## SOURCE RECORDS
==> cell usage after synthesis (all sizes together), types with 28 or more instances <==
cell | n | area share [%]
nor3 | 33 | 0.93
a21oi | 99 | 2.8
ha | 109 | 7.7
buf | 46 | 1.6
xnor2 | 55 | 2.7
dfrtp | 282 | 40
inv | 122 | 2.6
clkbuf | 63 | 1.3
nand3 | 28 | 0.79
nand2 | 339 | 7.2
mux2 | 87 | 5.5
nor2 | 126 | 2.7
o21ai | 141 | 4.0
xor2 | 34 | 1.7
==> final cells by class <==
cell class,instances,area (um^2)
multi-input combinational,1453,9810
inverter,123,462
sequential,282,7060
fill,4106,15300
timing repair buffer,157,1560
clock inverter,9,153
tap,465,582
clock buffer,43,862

## WHAT THE EXERCISE ASKS
Copy whichever lines of the records above contain the word "clock".

## RESULT OF THE EXERCISE
clock inverter,9,153
clock buffer,43,862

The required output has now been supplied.